Bu güzel ve destekleyici ifadeleri ve benzerlerini  özellikle blog yazmaya başladığımdan beri sıklıkla duyuyorum, bu ifadelerden bazıları bugün hayatta olmayan ama hayatıma değdiği için hep mutlulukla ve gözlerim parlayarak anımsadığım kişilere ait,  bazıları ilk blog yazmaya başladığımdan beri yakınlıklar kurduğum blog yazan kişilere, bazıları çok çok kıymetlim, dostum olanlara ait. Bugün bir kez daha fark ettim ki, pek çok yazımı değer verip okuyan, destekleyici ifadeleri ile perilerimin kanatlarını okşayan bu kişilere yeterince içtenlikli teşekkür sunamamışım. 

Momentos'a seneler evvelden kıymetini gösteremediğim yazım aracılığı ile bana tüm bunları hatırlatıp, kelimelerime kıymet verenleri anma şansı tanıdığı için bir kez daha teşekkür ederim. 

Sesin,  emeğin dert görmesin sevgili Sezer Özşen.


***

Fotoğraf: 27 Mart 2022 - Tarlada. Gün ağarırken omuzlarına kırağı düşen ballı baba.

 




 

18 Mart 2022

3 Uzun Cümlelik İtiraf







Seni sevdiğimi söylemiş miydim, seni yani, adını mesela, görmediğim şehrini, içinden sen geçen nehirleri, denizleri, yolları, sabahları uyandığında yanağını okşayan, o usul usul esen sabah rüzgârını, sen olan her yeri, o kafeyi mesela, meyhaneyi, içinden sen geçen şehirleri, sokakları, kadınları ve adamları, tren yolculuğunu, ortancalı bahçeyi, seni sevdiğimi söylemiş miydim, seni yani.

Seneler sonra öğrendim, içinden sen geçen kalbimi sevmeyi, şimdi ne zaman düşsen aklıma, kalbime sarılıp oradan bakıyorum hayata, öyle güzel ki yaşadığım şehir, sevmediğim yıllara şaşıyorum, adımı mesela, adımı seviyorum biliyor musun, dünyayı kucaklayasım geliyor duyduğum her seferinde, içimden geçiyor ne kadar nehir, deniz, yol varsa, gökyüzü doluyor içime, denizler taşıyor yüreğimden, sen oluyorum durup dururken, seviyorum yaşamayı hiç bıkmamış gibi o yokuşlardan.

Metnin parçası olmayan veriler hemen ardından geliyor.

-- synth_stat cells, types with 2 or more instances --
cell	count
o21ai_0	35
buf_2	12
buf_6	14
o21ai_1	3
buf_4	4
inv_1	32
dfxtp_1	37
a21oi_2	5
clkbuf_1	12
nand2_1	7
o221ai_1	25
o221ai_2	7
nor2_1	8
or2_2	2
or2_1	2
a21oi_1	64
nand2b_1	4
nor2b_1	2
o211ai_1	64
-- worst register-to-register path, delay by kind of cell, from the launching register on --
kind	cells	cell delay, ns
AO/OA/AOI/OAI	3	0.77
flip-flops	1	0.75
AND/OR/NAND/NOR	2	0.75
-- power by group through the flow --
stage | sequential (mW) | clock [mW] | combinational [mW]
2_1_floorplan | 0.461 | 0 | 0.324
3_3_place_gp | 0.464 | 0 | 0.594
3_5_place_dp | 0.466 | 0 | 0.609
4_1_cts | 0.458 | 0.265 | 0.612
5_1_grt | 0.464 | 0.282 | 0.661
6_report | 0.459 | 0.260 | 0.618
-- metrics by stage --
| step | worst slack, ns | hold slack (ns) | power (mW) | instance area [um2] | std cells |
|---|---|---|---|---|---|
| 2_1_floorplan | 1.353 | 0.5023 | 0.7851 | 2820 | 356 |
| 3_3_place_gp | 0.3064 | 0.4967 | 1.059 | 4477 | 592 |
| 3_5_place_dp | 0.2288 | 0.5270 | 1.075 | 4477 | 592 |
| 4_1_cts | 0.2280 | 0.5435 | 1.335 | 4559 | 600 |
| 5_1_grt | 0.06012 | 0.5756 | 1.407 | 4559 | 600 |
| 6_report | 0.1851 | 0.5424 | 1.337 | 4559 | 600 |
**src/rtl/mem_handshake_unit.sv**
```systemverilog
// mem_handshake_unit: byte-serial 256x8 big-endian memory behind a MOV/MOC handshake with optional wait states.
// Define MEM_ALIGN_CHECK_EN to reject misaligned halfword/word accesses with err.
module mem_handshake_unit #(
   parameter int WAIT_STATES = 0
) (
   input  logic        CLK,
   input  logic        reset,
   input  logic        MOV,
   input  logic        RW,
   input  logic [1:0]  m,
   input  logic [7:0]  addr,
   input  logic [31:0] data_in,
   output logic [31:0] data_out,
   output logic        MOC,
   output logic        busy,
   output logic        err
);
   typedef enum logic [1:0] {IDLE, WAIT, XFER, DONE} state_t;
   state_t      r_state;
   logic [7:0]  r_mem [256];
   logic [7:0]  r_addr;
   logic        r_rw;
   logic [1:0]  r_last;
   logic [1:0]  r_idx;
   logic [2:0]  r_wcnt;
   logic [31:0] r_sh;
   logic [31:0] r_dout;
   logic        r_moc;
   logic        r_busy;
   logic        r_err;
   logic [7:0]  w_rbyte;
   logic [1:0]  w_last;
   logic [31:0] w_wdata;
   logic        w_mis;
   assign w_rbyte = r_mem[r_addr];
   assign w_last  = m == 2'b00 ? 2'd0 : m == 2'b01 ? 2'd1 : 2'd3;
   assign w_wdata = m == 2'b00 ? {data_in[7:0], 24'd0} : m == 2'b01 ? {data_in[15:0], 16'd0} : data_in;
`ifdef MEM_ALIGN_CHECK_EN
   assign w_mis = (m == 2'b01 && addr[0]) || (m[1] && addr[1:0] != 2'b00);
`else
   assign w_mis = 1'b0;
`endif
   assign data_out = r_dout;
   assign MOC      = r_moc;
   assign busy     = r_busy;
   assign err      = r_err;
   // Handshake FSM: one shift register carries write bytes out (MSB first) and read bytes in
   always_ff @(posedge CLK) begin
      if (reset) begin
         r_state <= IDLE;
         r_moc   <= 1'b0;
         r_busy  <= 1'b0;
         r_err   <= 1'b0;
         r_dout  <= 32'd0;
         r_wcnt  <= 3'd0;
         r_idx   <= 2'd0;
      end else begin
         case (r_state)
            IDLE: if (MOV) begin
               r_addr  <= addr;
               r_rw    <= RW;
               r_last  <= w_last;
               r_idx   <= 2'd0;
               r_wcnt  <= 3'd0;
               r_sh    <= RW ? 32'd0 : w_wdata;
               r_err   <= w_mis;
               r_moc   <= w_mis;
               r_busy  <= 1'b1;
               r_state <= w_mis ? DONE : WAIT_STATES > 0 ? WAIT : XFER;
            end
            WAIT: begin
               r_wcnt  <= r_wcnt == 3'(WAIT_STATES - 1) ? 3'd0 : r_wcnt + 3'd1;
               r_state <= r_wcnt == 3'(WAIT_STATES - 1) ? XFER : WAIT;
            end
            XFER: begin
               r_sh   <= {r_sh[23:0], w_rbyte};
               r_addr <= r_addr + 8'd1;
               r_idx  <= r_idx + 2'd1;
               if (r_idx == r_last) begin
                  r_state <= DONE;
                  r_moc   <= 1'b1;
                  if (r_rw) r_dout <= {r_sh[23:0], w_rbyte};
               end else begin
                  r_state <= WAIT_STATES > 0 ? WAIT : XFER;
               end
            end
            DONE: if (!MOV) begin
               r_state <= IDLE;
               r_moc   <= 1'b0;
               r_busy  <= 1'b0;
            end
            default: r_state <= IDLE;
         endcase
      end
   end
   // Storage write port; kept out of the reset branch so reset never clears memory
   always_ff @(posedge CLK) begin
      if (!reset && r_state == XFER && !r_rw) r_mem[r_addr] <= r_sh[31:24];
   end
endmodule

```
**config.mk**
```make
export PLATFORM = sky130hd
export DESIGN_NAME = mem_handshake_unit
export DESIGN_NICKNAME = d
export VERILOG_FILES = /design/src/rtl/mem_handshake_unit.sv
export SDC_FILE = /design/constraint.sdc
export NUM_CORES = 2
export LEC_CHECK = 0
export CORE_ASPECT_RATIO = 0.75
export CORE_MARGIN = 1
export CORE_UTILIZATION = 45
export CTS_BUF_LIST = sky130_fd_sc_hd__clkbuf_16
export DETAILED_ROUTE_END_ITERATION = 12
export PLACE_DENSITY = 0.68
export SYNTH_ARGS = -nofsm -noshare
export SYNTH_HDL_FRONTEND = slang
export SYNTH_SLANG_ARGS = --single-unit
```
**constraint.sdc**
```tcl
create_clock -name CLK -period 5.5 [get_ports CLK]
set_input_delay 0.55 -clock CLK [delete_from_list [all_inputs] [get_ports CLK]]
set_output_delay 0.55 -clock CLK [all_outputs]
set_load 0.02 [all_outputs]
```
==> parameters.txt <==
Parameter                              Value

Pwr
  Switching power share of the total    0.248
  Int Power    between 0.02 and 0.03 W
  Static leakage    just under 30 nW
  Maximum VDD drop    approximately 0.42 mV
  Power Dens Cells    between 300 and 400 nW/um^2
  Psw    approximately 0.0087 W
  Relative contribution of the clock network to total power    0.364
  Share of total power in combinational logic    0.115
  Share of total power in sequential cells    0.522

Synth
  Number of library cell types mapped by synthesis    71
  Synth Warn #    0
  Flops & latches, synth    2140
  Number of enable flip-flop cells after synthesis    roughly 2100
  Part of the Yosys area used for sequential elements    0.761
  Synth area leader    edfxtp_1
  Post-synth top area share    0.749
  Nets in the synthesized netlist    approximately 4300
  Average cell area after synthesis    about 20 sq um
  Most frequent cells after synthesis    2091 x edfxtp_1, 422 x mux4_2, 308 x nor2_1, 195 x nand2_1, 181 x mux2i_1
  Most common cell in the netlist    edfxtp_1
  Top flip-flop cell by instance count after synthesis    edfxtp_1
  Leading post-synthesis cells by cell area    edfxtp_1 75%, mux4_2 11%, mux2i_1 2.2%
  FFs w/ async S/R, synth    0
  Syn Std Cell Area    approximately 84000 sq um
  Cells after synthesis    4198

Setup path
  Sort of element at the start of the critical path    flip-flop
  Cells traversed along the worst timing path    buf_12 > nor2b_1 > a221oi_1 > a2111oi_0 > a32oi_1 > a32o_1
  Largest fanout on the critical path    75
  Crit end category    flip-flop
  Worst Setup Path Type    reg -> reg
  Worst endpoint data arrival time    between 5000 and 6000 ps
  Dominant delay contributor by cell family on the critical path    compound AO/OA/AOI/OAI gates
  Highest cell delay on the worst timing path    around 960 ps
  Worst Path Required    6100 ps
  Sum of buffers and inverters on the critical path    1
  Standard cell with the maximum stage delay on the critical path    a2111oi_0

Global route
  Vias in the first global route    roughly 42000
  Wire length of the first global-routing pass    324000 um
  Global route total overflow    0
  Antenna violations before repair    4
  Global router's overall resource usage    0.244
  Pin count of the biggest net entering global routing    roughly 240

Clocking
  CTS resizes    0
  Number of clock buffers inserted by TritonCTS    186
  CTS tree    done
  Max clock buf depth    3
  Clock-pin transition on the worst setup and hold timing paths    70 ps
  Clock latency on the worst-skew pair    850 ps
  Hold bufs inserted after CTS    0
  Count of buffers added by post-CTS timing repair for setup    0
  Sink Count    around 2100
  Clock Tree Root    clkbuf_16
  CTS H-tree depth    4

Finish
  Filler Cell Count    14505
  Fin cells    about 7000
  Layout cells sized above 1    0.194
  Post-Layout Inst Area    ~93000 sq um
  NumNets Final    between 4000 and 5000
  Count of antenna diodes in the layout    0
  Area Overhead vs Synth    11.3%

STA
  Max Clock Freq    about 220 MHz
  Clock skew after layout    between 40 and 50 ps
  Setup-failing EPs final    0
  Worst Hold Slack    ~370 ps
  Min cycle time layout    around 4500 ps
  Unrepaired setup endpoints after global routing    false
  Transition at the pin with the smallest max-transition slack    about 1400 ps
  Max-slew violations    0
  Sum of negative setup slack    0 ps
  Final clock period utilization by the worst path    0.823
  Max transition margin    0.0658
  Final Hold Fails    0

Floorplan
  Die Footprint    around 190000 sq um
  Floorplan die width    500 um
  Height of the die    roughly 380 um
  Core ar.    between 150000 and 200000 sq um
  FP Rows    roughly 140
  I/O pins    between 80 and 90
  Initial Utilization    0.455

Detailed routing
  Total number of vias    44408
  Iteration-0 DRC count of the detailed router    7222
  Routed length per instance    around 33 um
  Vias per inst    between 6 and 7
  Antenna Violating Nets Remaining    0
  Remaining routing DRC violations    0
  Final Routed Wirelength    230000 um
  Drt first pass iters    6

Placed design
  Port bufs    slightly below 80
  Placer's final routability congestion estimate    0.935
  Placed Instances    ~6700
  Standard cell area after detailed placement    87500 sq um
  Half-perimeter wire length of the detailed placement result    around 140000 um

Flow run
  Max-Cap Viols    0

Run status
  Result of the run    finished clean

Worst hold path
  Path category of the worst min-delay check    in -> reg
## kinds of logic (layout without fill, tap and decap cells)
logic type,after synthesis,after routing,share of synthesized area
mux,645,645,0.145
fa+ha+maj,6,6,0.000895
compound gates,460,460,0.0379
flops,2140,2140,0.761
other cells,1,1,0.0000447
xor+xnor,8,8,0.000836
buf+inv,268,587,0.0207
simple gates,670,670,0.0344
## metrics by stage
stage / setup slack (ps) / total power (W) / utilization
detailed placement: 968 / 0.0225 / 0.475
CTS: 968 / 0.0350 / 0.507
floorplan: 1450 / 0.0210 / -
global route: 985 / 0.0358 / 0.507
finish: 975 / 0.0350 / 0.507
global placement: 943 / 0.0225 / 0.475
## layer usage
layer  vias to the layer above  wire length, um  global-route usage
met5                         -               21                   0
met4                         4             6650              0.0685
met3                       430            33800              0.0944
met2                      3091            95800               0.330
met1                     23293            93700               0.365
li1                      17590                -                   -
## worst paths after layout
kind | slack, ps | cells after the start | end | start
worst max-delay path | 980 | 6 | r_sh[7] | flip-flop
worst min-delay path | 370 | 1 | r_rw | RW
worst max register to register | 980 | 6 | r_sh[7] | flip-flop
worst min register to register | 460 | 2 | data_out[15] | data_out[15]
## cell usage in the layout (no fill, tap or decap), drive strengths merged, types with 30 or more instances in the layout
master / count
mux2i: 181
o21ai: 53
nor2: 309
o22ai: 38
nor3: 30
clkdlybuf4s50: 79
nor2b: 30
a22oi: 114
edfxtp: 2091
buf: 158
inv: 60
clkbuf: 188
mux4: 445
dfxtp: 49
a21oi: 98
nand2: 195
clkinv: 85
## power groups by stage
stage	logic (W)	clock network (W)	registers, W
floorplan	0.00229	0	0.0187
global placement	0.00386	0	0.0186
global route	0.00413	0.0134	0.0183
CTS	0.00391	0.0128	0.0182
detailed placement	0.00390	0	0.0186
finish	0.00401	0.0127	0.0183
## layout make-up
type                    instances  area [sq um]  area share
inverters                      10          37.5    0.000402
clock inverters               152          1110      0.0119
multi-input cells            1790         18400       0.197
well taps                    2484          3110      0.0333
repair buffers                237          2230      0.0239
clock buffers                 188          4700      0.0504
flip-flops and latches       2140         63800       0.683
## state kept, by name, indices dropped and copies added (netlist names), named ones only
name,flops
r_addr,8
r_wcnt,3
r_mem,2048
r_rw,1
data_out,32
busy,1
r_sh,32
r_state,2
r_idx,2
r_last,2
MOC,1
No activity file was read; power rests on OpenSTA's default activity.
### src/rtl/mgmt_spi_master.sv
// Byte-oriented SPI master (mode 0, MSB first) behind a 4-word register port.
// Latency: register access acknowledged one cycle after the strobe; a byte takes 16 SCK half-periods plus CS setup/hold.
// Backpressure: none; a TXDATA write while busy or disabled is dropped, so firmware polls STATUS.busy.
//
// Ports:
//   core_clk, core_rstn               clock, asynchronous active-low reset
//   reg_addr/wdata/we/re              register access (0=CTRL 1=STATUS 2=TXDATA 3=RXDATA)
//   reg_rdata/reg_ready               read data and one-cycle acknowledge
//   spi_sck/csb/sdo/sdoenb, spi_sdi   SPI pins
//   irq                               rx_valid gated by CTRL.irq_en
// Optional feature: define SPI_MASTER_LOOPBACK_EN to make CTRL[3] an internal sdo->sdi loopback.
module mgmt_spi_master #(
    parameter int CLKDIV_W     = 8,
    parameter int CLKDIV_RESET = 2
) (
    input  logic        core_clk,
    input  logic        core_rstn,
    input  logic [1:0]  reg_addr,
    input  logic [31:0] reg_wdata,
    input  logic        reg_we,
    input  logic        reg_re,
    output logic [31:0] reg_rdata,
    output logic        reg_ready,
    output logic        spi_sck,
    output logic        spi_csb,
    output logic        spi_sdo,
    input  logic        spi_sdi,
    output logic        spi_sdoenb,
    output logic        irq
);

    typedef enum logic [1:0] {
        ST_IDLE,
        ST_CS_SETUP,
        ST_SHIFT,
        ST_CS_HOLD
    } state_t;

    state_t r_state;
    state_t w_state_nxt;

    logic                r_enable;
    logic                r_cs_hold;
    logic                r_irq_en;
    logic [CLKDIV_W-1:0] r_div;
    logic [CLKDIV_W-1:0] r_div_lat;   // divider frozen for the transfer in flight
    logic [CLKDIV_W-1:0] r_cnt;
    logic [3:0]          r_half;      // half-period index within SHIFT
    logic [7:0]          r_tx;
    logic [7:0]          r_rx;
    logic [7:0]          r_rx_byte;
    logic                r_rx_valid;
    logic                r_sck;
    logic                r_csb;
    logic                r_ready;
    logic [31:0]         r_rdata;

    logic                w_ctrl_wr;
    logic                w_tx_wr;
    logic                w_rx_rd;
    logic                w_en_nxt;
    logic                w_hold_nxt;
    logic                w_tick;
    logic                w_start;
    logic                w_abort;
    logic                w_done;
    logic                w_shift_tick;
    logic                w_rise;
    logic                w_fall;
    logic                w_sdi;
    logic                w_loopback;
    logic [31:0]         w_rd_mux;
    logic                w_unused;

`ifdef SPI_MASTER_LOOPBACK_EN
    logic r_loopback;
    assign w_loopback = r_loopback;
    // Loopback samples the shifter's own MSB, which is exactly what is on spi_sdo.
    assign w_sdi      = r_loopback ? r_tx[7] : spi_sdi;
`else
    assign w_loopback = 1'b0;
    assign w_sdi      = spi_sdi;
`endif

    assign w_unused = ^reg_wdata[31:8+CLKDIV_W];

    assign w_ctrl_wr    = reg_we && (reg_addr == 2'd0);
    assign w_tx_wr      = reg_we && (reg_addr == 2'd2);
    assign w_rx_rd      = reg_re && (reg_addr == 2'd3);
    // Post-write values of enable/cs_hold let csb and abort react in the cycle after the CTRL write.
    assign w_en_nxt     = w_ctrl_wr ? reg_wdata[0] : r_enable;
    assign w_hold_nxt   = w_ctrl_wr ? reg_wdata[1] : r_cs_hold;
    assign w_tick       = (r_cnt == '0);
    assign w_start      = (r_state == ST_IDLE) && w_tx_wr && r_enable;
    assign w_abort      = (r_state != ST_IDLE) && !w_en_nxt;
    assign w_shift_tick = (r_state == ST_SHIFT) && w_tick;
    assign w_rise       = w_shift_tick && !r_half[0];
    assign w_fall       = w_shift_tick && r_half[0];

    always_ff @(posedge core_clk or negedge core_rstn) begin
        if (!core_rstn) begin
            r_state <= ST_IDLE;
        end else begin
            r_state <= w_state_nxt;
        end
    end

    always_comb begin
        w_state_nxt = r_state;
        w_done      = 1'b0;
        case (r_state)
            ST_IDLE: begin
                // With cs_hold keeping csb low, the setup half-period is skipped.
                if (w_start) begin
                    w_state_nxt = r_csb ? ST_CS_SETUP : ST_SHIFT;
                end
            end
            ST_CS_SETUP: begin
                if (w_tick) begin
                    w_state_nxt = ST_SHIFT;
                end
            end
            ST_SHIFT: begin
                if (w_tick && (r_half == 4'd15)) begin
                    if (r_cs_hold) begin
                        w_state_nxt = ST_IDLE;
                        w_done      = 1'b1;
                    end else begin
                        w_state_nxt = ST_CS_HOLD;
                    end
                end
            end
            ST_CS_HOLD: begin
                if (w_tick) begin
                    w_state_nxt = ST_IDLE;
                    w_done      = 1'b1;
                end
            end
            default: begin
                w_state_nxt = ST_IDLE;
            end
        endcase
        if (w_abort) begin
            w_state_nxt = ST_IDLE;
            w_done      = 1'b0;
        end
    end

    always_comb begin
        w_rd_mux = '0;
        case (reg_addr)
            2'd0: begin
                w_rd_mux[0]               = r_enable;
                w_rd_mux[1]               = r_cs_hold;
                w_rd_mux[2]               = r_irq_en;
                w_rd_mux[3]               = w_loopback;
                w_rd_mux[8 +: CLKDIV_W]   = r_div;
            end
            2'd1: begin
                w_rd_mux[0] = (r_state != ST_IDLE);
                w_rd_mux[1] = r_rx_valid;
            end
            2'd3: begin
                w_rd_mux[7:0] = r_rx_byte;
            end
            default: begin
                w_rd_mux = '0;
            end
        endcase
    end

    always_ff @(posedge core_clk or negedge core_rstn) begin
        if (!core_rstn) begin
            r_enable   <= 1'b0;
            r_cs_hold  <= 1'b0;
            r_irq_en   <= 1'b0;
            r_div      <= CLKDIV_W'(CLKDIV_RESET);
            r_div_lat  <= CLKDIV_W'(CLKDIV_RESET);
            r_cnt      <= '0;
            r_half     <= '0;
            r_tx       <= '0;
            r_rx       <= '0;
            r_rx_byte  <= '0;
            r_rx_valid <= 1'b0;
            r_sck      <= 1'b0;
            r_csb      <= 1'b1;
            r_ready    <= 1'b0;
            r_rdata    <= '0;
`ifdef SPI_MASTER_LOOPBACK_EN
            r_loopback <= 1'b0;
`endif
        end else begin
            if (w_ctrl_wr) begin
                r_enable  <= reg_wdata[0];
                r_cs_hold <= reg_wdata[1];
                r_irq_en  <= reg_wdata[2];
                r_div     <= reg_wdata[8 +: CLKDIV_W];
`ifdef SPI_MASTER_LOOPBACK_EN
                r_loopback <= reg_wdata[3];
`endif
            end

            // Half-period timer: runs only while a transfer is in flight.
            if (w_start) begin
                r_div_lat <= r_div;
                r_cnt     <= r_div;
                r_half    <= '0;
            end else if (r_state != ST_IDLE) begin
                r_cnt <= w_tick ? r_div_lat : r_cnt - 1'b1;
                if (w_shift_tick) begin
                    r_half <= r_half + 1'b1;
                end
            end

            // Loading the byte puts bit7 on spi_sdo ahead of the first rising edge.
            if (w_start) begin
                r_tx <= reg_wdata[7:0];
            end else if (w_fall) begin
                r_tx <= {r_tx[6:0], 1'b0};
            end

            if (w_rise) begin
                r_rx <= {r_rx[6:0], w_sdi};
            end

            if (w_abort) begin
                r_sck <= 1'b0;
            end else if (w_shift_tick) begin
                r_sck <= ~r_sck;
            end

            if (w_abort) begin
                r_csb <= 1'b1;
            end else if (w_start) begin
                r_csb <= 1'b0;
            end else if ((r_state == ST_CS_HOLD) && w_tick) begin
                r_csb <= 1'b1;
            end else if ((r_state == ST_IDLE) && (!w_en_nxt || !w_hold_nxt)) begin
                r_csb <= 1'b1;
            end

            // Completion wins over a same-cycle RXDATA read; the read still sees the old byte.
            if (w_done) begin
                r_rx_byte  <= r_rx;
                r_rx_valid <= 1'b1;
            end else if (w_rx_rd) begin
                r_rx_valid <= 1'b0;
            end

            r_ready <= reg_we || reg_re;
            r_rdata <= reg_re ? w_rd_mux : 32'd0;
        end
    end

    assign reg_rdata  = r_rdata;
    assign reg_ready  = r_ready;
    assign spi_sck    = r_sck;
    assign spi_csb    = r_csb;
    assign spi_sdo    = r_tx[7];
    assign spi_sdoenb = r_csb;
    assign irq        = r_rx_valid && r_irq_en;

endmodule
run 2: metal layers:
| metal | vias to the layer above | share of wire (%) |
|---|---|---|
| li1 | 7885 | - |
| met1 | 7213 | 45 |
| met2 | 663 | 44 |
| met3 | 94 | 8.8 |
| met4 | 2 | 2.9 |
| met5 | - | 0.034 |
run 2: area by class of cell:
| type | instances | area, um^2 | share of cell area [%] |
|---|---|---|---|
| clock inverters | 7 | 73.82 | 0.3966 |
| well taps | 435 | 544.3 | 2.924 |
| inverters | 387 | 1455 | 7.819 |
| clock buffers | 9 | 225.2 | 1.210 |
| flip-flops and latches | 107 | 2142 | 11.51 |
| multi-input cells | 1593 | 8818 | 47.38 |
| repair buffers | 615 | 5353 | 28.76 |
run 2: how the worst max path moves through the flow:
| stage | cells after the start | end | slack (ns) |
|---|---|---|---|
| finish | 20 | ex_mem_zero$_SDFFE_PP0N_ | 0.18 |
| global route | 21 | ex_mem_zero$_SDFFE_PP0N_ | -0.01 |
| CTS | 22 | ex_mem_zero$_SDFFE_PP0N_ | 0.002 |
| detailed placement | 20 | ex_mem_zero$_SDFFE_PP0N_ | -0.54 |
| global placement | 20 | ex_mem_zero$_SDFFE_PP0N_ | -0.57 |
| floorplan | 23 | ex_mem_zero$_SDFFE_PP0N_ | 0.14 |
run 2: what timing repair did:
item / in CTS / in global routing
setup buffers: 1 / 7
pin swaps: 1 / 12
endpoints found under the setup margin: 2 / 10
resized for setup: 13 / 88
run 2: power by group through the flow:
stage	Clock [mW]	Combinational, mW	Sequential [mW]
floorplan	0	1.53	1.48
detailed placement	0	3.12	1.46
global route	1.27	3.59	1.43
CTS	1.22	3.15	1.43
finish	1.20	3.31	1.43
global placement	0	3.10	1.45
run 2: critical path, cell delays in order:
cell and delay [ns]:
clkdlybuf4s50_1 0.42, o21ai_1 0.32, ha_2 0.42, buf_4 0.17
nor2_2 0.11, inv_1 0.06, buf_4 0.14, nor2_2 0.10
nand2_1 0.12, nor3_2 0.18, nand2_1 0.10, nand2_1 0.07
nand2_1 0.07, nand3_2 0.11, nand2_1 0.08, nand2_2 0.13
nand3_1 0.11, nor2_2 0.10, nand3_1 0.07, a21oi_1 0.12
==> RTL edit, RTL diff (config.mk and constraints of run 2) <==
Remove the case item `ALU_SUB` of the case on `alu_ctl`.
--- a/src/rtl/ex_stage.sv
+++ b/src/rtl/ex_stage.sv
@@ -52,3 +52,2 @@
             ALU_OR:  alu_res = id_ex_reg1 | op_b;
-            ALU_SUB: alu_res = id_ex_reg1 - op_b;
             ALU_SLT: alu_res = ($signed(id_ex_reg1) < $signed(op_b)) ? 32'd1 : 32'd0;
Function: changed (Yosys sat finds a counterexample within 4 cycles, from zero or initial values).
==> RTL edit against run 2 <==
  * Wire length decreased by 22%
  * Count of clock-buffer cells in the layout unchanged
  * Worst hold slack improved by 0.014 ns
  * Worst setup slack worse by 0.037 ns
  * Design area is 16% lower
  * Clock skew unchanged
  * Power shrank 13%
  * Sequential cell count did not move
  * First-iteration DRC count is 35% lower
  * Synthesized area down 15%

Sabahları uyandığımda yanağımı tokatlayan o sert rüzgarlar ılık meltemlere bıraktı yerini, köşedeki kahveyi ve sokak arasında her daim çalgı çengiden sohbet bile edilemeyen o meyhaneyi, içinden geçtiğim tüm şehirleri, sokakları, adamları ve kadınları, balkondaki sardunyayı, limon otunu ve hercaiyi, susuz rakıyı, leblebiyi ve lakerdayı, anlayacağın seviyorum yaşamayı hiç gözyaşım gözyaşına değmemiş gibi.